[WHAT IS EXPECTED]:
Look for the line that has "met3 | 7940 | 15 | 9.58" in the material below; please repeat it and every line after it, exactly, up to and including the line that has "cell type,netlist,routed", and nothing else.

[RECORDS FOR THE EXERCISE]:
┄┄┄┄┄┄

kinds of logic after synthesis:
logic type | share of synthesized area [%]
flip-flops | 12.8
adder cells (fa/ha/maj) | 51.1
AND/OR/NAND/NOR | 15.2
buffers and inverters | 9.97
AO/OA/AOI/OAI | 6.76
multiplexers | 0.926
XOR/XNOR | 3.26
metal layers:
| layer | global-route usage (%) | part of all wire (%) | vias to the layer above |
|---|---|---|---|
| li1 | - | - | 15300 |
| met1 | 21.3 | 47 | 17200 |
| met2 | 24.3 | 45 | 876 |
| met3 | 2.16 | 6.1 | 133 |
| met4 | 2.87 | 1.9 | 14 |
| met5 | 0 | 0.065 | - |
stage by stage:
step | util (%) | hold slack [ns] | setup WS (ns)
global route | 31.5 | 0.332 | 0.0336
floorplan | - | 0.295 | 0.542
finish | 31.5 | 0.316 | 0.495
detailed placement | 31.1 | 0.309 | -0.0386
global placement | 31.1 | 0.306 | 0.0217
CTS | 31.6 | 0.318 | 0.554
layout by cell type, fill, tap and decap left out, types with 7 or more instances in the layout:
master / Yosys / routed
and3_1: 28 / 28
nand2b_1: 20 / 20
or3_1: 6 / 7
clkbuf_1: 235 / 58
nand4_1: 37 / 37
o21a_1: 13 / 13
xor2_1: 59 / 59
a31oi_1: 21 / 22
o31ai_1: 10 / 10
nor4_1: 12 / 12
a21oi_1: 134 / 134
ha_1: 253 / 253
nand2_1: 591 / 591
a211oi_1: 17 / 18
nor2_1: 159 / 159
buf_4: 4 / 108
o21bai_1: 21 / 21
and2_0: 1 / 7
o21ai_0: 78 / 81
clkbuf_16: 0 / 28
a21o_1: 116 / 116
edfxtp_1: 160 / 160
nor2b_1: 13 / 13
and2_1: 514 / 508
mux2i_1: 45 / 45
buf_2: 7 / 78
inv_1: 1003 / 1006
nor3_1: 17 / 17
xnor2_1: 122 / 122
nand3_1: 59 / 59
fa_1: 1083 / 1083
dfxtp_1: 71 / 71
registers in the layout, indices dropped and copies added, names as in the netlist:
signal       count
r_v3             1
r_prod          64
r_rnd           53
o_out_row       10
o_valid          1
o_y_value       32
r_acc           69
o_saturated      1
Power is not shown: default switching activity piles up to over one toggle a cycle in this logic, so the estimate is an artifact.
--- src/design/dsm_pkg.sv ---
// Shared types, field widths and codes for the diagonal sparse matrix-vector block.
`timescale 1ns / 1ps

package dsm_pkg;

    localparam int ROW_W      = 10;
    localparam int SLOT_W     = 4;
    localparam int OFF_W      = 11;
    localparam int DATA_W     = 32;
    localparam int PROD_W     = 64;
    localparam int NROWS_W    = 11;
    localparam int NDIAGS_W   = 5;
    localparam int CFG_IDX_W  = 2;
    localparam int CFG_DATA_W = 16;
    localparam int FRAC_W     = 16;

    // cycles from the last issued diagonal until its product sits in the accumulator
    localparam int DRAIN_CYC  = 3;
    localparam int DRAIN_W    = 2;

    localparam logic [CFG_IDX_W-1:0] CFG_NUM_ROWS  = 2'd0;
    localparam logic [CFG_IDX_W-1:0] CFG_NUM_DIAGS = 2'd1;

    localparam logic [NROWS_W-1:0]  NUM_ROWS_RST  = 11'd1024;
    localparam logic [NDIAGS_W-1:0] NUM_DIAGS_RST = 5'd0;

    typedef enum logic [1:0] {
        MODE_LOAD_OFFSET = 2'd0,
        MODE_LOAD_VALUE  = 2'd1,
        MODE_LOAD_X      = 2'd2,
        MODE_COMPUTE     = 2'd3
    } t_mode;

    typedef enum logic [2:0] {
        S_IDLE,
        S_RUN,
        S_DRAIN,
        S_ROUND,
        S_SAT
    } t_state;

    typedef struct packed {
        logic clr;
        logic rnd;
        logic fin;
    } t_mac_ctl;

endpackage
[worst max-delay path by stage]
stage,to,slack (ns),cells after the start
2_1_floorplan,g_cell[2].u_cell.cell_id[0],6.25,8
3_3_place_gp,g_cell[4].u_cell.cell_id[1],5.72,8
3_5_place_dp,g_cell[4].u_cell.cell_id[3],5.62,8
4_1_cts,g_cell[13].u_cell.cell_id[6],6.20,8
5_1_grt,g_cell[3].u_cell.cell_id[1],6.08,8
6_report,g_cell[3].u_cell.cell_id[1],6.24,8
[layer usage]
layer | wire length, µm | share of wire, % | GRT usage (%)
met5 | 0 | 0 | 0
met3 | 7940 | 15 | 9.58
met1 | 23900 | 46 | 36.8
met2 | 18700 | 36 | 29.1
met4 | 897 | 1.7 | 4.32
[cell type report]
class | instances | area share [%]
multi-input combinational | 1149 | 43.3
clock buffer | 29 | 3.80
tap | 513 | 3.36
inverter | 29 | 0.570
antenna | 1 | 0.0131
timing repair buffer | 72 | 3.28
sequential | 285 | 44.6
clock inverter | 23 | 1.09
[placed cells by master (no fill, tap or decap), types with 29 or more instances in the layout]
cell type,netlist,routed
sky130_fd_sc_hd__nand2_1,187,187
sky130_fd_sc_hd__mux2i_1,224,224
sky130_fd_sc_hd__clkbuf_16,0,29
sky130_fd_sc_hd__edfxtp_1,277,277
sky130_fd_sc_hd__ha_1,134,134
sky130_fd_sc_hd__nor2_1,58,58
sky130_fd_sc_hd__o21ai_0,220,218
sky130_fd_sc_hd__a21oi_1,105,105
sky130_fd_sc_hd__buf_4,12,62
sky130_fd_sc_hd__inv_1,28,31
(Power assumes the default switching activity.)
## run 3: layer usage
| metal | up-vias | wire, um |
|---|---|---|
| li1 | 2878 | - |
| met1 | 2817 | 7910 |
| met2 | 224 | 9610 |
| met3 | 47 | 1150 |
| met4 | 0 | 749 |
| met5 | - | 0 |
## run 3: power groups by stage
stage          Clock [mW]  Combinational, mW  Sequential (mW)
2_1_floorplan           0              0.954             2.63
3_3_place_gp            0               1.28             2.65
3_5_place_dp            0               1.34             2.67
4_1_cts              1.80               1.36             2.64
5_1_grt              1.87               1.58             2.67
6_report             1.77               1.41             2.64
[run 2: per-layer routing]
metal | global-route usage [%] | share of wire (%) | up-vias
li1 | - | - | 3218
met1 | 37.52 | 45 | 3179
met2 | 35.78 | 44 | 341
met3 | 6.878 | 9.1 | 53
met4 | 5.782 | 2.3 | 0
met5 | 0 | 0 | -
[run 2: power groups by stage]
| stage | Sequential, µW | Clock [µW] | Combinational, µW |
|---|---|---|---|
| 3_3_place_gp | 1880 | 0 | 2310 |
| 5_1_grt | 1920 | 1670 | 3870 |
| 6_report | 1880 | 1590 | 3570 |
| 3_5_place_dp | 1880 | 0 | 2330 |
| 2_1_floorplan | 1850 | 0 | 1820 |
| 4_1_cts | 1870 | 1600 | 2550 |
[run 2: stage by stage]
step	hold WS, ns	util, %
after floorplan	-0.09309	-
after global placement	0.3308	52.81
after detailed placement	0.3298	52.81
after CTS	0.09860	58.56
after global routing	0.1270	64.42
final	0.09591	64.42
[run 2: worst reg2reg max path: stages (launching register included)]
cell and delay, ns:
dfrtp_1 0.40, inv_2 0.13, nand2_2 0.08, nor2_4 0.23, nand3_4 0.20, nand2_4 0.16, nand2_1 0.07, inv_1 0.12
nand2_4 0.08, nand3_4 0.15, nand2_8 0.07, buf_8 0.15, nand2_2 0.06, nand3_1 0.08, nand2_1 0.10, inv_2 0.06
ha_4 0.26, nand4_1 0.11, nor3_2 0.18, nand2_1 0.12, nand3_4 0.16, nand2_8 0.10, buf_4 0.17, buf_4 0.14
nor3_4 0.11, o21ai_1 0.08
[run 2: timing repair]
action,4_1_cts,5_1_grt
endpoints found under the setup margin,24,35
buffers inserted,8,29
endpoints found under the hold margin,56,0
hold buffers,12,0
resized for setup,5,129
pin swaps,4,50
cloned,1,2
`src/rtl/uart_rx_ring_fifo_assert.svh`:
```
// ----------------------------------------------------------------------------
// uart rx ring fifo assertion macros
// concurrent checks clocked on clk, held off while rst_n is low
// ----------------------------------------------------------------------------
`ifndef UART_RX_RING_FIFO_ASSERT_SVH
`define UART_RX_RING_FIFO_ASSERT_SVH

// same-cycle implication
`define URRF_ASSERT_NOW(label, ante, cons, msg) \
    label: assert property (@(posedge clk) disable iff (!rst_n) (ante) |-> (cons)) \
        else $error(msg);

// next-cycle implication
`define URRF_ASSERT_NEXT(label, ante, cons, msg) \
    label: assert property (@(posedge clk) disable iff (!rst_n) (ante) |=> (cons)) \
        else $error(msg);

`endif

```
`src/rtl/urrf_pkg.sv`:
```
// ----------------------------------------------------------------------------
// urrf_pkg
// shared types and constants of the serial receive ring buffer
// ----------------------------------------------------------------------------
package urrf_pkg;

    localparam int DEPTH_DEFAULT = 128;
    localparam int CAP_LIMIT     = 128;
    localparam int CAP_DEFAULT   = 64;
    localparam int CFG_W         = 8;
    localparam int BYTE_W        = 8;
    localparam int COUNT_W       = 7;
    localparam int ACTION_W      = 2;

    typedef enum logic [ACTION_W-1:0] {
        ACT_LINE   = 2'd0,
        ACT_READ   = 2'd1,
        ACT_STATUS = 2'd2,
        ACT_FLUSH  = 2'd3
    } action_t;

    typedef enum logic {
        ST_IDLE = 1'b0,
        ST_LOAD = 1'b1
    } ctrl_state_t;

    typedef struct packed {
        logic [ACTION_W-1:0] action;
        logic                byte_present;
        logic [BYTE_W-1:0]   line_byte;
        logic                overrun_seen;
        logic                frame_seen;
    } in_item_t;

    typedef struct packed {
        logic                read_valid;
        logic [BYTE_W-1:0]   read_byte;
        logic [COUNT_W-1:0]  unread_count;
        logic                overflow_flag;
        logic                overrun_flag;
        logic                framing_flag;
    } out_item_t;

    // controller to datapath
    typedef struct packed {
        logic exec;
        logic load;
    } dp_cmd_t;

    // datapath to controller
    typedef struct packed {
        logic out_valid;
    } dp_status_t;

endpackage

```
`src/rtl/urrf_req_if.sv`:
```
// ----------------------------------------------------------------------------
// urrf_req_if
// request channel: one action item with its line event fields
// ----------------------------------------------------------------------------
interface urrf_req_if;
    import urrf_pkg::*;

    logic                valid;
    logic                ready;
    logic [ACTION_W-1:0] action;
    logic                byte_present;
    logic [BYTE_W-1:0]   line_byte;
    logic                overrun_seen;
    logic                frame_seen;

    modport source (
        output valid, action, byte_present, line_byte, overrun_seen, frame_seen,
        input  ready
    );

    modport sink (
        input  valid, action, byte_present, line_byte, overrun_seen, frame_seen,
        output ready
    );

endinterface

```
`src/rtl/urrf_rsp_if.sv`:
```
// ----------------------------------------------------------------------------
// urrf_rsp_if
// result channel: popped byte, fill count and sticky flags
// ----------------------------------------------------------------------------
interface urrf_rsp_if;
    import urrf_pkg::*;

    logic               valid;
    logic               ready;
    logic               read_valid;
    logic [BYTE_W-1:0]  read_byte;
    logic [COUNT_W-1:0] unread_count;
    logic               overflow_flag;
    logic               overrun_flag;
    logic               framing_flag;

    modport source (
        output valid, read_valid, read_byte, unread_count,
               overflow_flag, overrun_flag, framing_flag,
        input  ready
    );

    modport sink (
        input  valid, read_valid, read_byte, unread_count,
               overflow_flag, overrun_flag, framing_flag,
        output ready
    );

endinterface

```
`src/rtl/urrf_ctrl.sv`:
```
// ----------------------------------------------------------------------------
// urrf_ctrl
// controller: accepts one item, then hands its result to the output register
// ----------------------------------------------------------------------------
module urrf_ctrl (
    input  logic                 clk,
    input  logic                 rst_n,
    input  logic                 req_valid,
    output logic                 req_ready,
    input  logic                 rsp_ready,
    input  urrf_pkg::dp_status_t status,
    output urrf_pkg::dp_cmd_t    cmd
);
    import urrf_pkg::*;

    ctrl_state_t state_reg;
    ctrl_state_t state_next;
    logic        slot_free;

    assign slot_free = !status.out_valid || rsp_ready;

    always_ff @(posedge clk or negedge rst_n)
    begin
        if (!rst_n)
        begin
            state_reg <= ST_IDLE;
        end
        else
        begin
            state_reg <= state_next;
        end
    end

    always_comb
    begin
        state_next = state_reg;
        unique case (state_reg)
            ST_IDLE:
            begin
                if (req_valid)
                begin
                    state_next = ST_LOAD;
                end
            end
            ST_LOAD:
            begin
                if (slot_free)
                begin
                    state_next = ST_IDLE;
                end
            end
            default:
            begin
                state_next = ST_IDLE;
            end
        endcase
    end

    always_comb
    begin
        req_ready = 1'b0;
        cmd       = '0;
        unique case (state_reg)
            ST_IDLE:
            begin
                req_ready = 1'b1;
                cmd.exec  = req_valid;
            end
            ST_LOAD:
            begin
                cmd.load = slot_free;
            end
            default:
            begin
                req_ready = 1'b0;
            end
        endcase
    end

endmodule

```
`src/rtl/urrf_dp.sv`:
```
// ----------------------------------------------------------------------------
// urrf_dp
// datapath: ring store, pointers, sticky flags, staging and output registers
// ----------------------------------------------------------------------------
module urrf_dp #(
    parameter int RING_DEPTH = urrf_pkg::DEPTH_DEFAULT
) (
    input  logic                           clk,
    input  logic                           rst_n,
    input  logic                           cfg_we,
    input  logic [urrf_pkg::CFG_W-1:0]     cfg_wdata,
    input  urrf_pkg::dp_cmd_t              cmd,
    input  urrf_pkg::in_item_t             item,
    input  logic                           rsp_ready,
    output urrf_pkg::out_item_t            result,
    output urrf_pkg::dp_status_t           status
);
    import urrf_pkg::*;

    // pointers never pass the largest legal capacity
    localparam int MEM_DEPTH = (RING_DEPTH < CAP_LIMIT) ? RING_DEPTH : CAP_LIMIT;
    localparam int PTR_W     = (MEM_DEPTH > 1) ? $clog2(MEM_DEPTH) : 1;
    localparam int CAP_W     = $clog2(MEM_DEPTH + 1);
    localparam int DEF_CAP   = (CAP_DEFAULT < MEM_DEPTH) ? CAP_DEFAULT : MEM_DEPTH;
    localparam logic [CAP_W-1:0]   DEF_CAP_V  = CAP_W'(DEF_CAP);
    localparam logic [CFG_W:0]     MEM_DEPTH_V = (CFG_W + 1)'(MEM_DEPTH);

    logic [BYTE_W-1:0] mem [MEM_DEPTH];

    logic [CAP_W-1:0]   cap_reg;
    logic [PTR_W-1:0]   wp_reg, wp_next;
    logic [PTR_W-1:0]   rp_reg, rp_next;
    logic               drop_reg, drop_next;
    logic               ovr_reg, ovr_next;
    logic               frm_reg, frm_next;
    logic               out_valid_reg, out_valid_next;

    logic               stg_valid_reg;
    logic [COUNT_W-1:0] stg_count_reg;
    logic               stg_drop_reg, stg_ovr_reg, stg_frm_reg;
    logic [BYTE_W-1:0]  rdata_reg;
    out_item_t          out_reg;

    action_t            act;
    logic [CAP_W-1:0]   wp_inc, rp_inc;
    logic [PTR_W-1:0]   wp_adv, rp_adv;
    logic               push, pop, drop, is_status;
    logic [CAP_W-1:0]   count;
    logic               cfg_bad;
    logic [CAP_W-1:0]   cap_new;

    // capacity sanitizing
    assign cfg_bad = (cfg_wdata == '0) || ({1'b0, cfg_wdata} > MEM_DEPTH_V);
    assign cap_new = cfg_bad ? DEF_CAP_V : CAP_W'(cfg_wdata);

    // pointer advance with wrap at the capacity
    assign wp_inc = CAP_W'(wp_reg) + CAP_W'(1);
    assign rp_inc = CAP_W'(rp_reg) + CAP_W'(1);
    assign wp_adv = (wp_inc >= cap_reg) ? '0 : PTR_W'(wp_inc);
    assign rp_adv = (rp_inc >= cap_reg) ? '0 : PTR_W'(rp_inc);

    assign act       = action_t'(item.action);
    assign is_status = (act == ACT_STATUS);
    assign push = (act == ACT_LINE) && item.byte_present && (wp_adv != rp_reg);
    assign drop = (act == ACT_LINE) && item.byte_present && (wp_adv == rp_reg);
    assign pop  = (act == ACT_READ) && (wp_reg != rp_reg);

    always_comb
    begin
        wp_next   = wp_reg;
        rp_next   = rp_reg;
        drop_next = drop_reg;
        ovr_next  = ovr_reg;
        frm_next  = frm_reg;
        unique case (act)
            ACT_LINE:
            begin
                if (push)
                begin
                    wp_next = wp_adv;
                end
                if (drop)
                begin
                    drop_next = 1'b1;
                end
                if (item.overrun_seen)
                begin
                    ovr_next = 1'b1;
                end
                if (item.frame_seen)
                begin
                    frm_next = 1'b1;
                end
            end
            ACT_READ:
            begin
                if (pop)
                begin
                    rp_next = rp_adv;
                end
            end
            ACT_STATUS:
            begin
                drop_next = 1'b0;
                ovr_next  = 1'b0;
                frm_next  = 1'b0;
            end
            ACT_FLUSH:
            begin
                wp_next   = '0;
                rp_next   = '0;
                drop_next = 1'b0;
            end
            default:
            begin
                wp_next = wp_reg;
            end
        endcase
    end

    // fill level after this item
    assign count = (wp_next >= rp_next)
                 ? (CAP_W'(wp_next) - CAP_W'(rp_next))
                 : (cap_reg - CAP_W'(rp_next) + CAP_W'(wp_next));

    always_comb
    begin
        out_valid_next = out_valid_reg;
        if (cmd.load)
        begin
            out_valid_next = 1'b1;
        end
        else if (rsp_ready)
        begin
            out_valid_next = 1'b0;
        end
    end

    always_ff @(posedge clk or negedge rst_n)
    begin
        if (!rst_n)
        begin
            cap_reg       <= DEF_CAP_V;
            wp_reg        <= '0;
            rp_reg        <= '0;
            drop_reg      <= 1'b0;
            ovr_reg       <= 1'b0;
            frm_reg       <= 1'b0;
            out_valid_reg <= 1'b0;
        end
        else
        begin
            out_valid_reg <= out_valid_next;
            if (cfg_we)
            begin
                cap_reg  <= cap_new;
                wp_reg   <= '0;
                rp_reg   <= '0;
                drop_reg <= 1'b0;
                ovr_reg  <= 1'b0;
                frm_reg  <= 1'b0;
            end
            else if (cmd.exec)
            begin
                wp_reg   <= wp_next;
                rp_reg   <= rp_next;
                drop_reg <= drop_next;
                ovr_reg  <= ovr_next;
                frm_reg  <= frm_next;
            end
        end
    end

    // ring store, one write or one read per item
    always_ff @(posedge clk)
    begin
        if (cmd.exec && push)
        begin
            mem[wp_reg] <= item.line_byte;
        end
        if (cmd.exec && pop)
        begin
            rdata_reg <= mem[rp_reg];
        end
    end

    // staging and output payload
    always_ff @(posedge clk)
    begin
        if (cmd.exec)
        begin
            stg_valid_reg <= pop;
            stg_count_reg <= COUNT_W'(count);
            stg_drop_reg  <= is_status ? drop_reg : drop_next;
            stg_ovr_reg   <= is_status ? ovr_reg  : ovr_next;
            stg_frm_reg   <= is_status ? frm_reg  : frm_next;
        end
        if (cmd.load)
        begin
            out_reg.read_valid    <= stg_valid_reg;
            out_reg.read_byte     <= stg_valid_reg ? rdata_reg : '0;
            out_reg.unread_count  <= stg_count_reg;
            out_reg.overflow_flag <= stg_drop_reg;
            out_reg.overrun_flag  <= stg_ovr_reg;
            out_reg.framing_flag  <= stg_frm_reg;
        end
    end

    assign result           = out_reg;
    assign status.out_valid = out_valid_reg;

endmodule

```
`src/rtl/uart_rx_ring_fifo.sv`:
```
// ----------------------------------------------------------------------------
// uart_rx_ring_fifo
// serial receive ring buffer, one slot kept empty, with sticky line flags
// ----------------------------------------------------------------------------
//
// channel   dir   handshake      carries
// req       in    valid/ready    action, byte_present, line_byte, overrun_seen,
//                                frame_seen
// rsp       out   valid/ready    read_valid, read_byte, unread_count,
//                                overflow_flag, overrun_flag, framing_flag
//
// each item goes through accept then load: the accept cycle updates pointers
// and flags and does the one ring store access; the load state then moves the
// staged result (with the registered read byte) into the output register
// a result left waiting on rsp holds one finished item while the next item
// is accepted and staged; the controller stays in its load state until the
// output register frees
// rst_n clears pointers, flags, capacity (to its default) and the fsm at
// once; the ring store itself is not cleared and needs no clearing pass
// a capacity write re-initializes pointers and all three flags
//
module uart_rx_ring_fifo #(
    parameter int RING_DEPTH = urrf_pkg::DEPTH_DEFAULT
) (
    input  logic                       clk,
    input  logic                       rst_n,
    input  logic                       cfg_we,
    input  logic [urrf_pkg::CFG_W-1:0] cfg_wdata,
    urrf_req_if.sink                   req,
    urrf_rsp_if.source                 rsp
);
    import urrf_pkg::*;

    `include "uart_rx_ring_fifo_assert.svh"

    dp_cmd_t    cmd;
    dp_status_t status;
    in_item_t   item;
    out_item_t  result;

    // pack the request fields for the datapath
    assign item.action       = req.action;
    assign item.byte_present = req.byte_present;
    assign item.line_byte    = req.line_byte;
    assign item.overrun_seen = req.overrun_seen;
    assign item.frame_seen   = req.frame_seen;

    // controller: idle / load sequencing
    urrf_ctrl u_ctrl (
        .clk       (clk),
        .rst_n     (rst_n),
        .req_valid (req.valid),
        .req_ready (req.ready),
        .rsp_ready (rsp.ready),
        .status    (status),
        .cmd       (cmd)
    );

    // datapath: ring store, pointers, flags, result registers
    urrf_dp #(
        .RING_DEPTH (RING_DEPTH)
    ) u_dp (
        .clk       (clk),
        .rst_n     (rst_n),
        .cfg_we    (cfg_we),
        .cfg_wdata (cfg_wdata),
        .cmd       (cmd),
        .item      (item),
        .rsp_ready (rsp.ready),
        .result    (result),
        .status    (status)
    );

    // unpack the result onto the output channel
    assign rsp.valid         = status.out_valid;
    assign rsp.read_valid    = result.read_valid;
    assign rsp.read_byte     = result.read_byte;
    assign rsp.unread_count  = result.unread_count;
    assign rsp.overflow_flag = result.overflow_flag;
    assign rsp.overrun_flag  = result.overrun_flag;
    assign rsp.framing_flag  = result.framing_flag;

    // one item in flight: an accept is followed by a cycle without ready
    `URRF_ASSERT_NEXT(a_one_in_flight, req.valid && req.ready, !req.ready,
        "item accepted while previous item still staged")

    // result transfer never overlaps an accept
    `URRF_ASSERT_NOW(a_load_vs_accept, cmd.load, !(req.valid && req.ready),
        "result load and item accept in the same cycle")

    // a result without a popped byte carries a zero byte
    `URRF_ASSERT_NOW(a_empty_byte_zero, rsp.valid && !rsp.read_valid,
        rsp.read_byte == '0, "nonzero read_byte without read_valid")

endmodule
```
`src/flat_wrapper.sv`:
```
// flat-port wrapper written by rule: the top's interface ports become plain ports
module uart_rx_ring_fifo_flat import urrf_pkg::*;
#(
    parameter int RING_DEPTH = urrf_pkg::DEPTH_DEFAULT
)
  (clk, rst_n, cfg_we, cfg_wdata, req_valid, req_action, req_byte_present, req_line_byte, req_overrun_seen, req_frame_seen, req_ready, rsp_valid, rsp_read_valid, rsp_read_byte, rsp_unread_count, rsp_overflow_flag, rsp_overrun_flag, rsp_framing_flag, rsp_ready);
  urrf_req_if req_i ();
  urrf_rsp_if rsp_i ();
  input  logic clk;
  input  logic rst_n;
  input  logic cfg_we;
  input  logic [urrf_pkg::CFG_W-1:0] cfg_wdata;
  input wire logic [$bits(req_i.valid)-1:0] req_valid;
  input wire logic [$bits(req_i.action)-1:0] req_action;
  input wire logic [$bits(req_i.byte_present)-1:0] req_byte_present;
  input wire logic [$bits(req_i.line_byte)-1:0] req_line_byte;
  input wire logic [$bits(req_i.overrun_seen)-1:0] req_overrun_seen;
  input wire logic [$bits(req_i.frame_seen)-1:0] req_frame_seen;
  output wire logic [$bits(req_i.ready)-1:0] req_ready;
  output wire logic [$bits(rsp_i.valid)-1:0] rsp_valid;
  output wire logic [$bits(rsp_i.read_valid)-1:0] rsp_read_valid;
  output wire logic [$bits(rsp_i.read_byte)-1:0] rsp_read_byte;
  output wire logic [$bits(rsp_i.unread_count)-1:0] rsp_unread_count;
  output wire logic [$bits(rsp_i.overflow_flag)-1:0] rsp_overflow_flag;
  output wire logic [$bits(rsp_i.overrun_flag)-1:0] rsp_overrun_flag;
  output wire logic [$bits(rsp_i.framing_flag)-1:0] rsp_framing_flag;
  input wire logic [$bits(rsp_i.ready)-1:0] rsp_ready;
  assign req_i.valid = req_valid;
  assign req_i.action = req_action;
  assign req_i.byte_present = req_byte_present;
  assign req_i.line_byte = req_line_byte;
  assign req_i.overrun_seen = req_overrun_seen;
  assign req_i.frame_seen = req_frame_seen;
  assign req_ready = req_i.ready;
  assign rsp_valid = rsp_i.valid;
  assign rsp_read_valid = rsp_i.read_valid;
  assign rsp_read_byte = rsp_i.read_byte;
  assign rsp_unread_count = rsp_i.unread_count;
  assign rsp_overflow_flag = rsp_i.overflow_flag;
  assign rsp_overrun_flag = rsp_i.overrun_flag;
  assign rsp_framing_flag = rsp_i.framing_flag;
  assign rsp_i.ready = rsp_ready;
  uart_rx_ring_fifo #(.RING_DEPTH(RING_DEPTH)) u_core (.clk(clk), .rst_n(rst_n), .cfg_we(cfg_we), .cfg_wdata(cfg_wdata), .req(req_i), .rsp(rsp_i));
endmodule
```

┄┄┄┄┄┄

[SOLUTION TO THE EXERCISE]:
met3 | 7940 | 15 | 9.58
met1 | 23900 | 46 | 36.8
met2 | 18700 | 36 | 29.1
met4 | 897 | 1.7 | 4.32
[cell type report]
class | instances | area share [%]
multi-input combinational | 1149 | 43.3
clock buffer | 29 | 3.80
tap | 513 | 3.36
inverter | 29 | 0.570
antenna | 1 | 0.0131
timing repair buffer | 72 | 3.28
sequential | 285 | 44.6
clock inverter | 23 | 1.09
[placed cells by master (no fill, tap or decap), types with 29 or more instances in the layout]
cell type,netlist,routed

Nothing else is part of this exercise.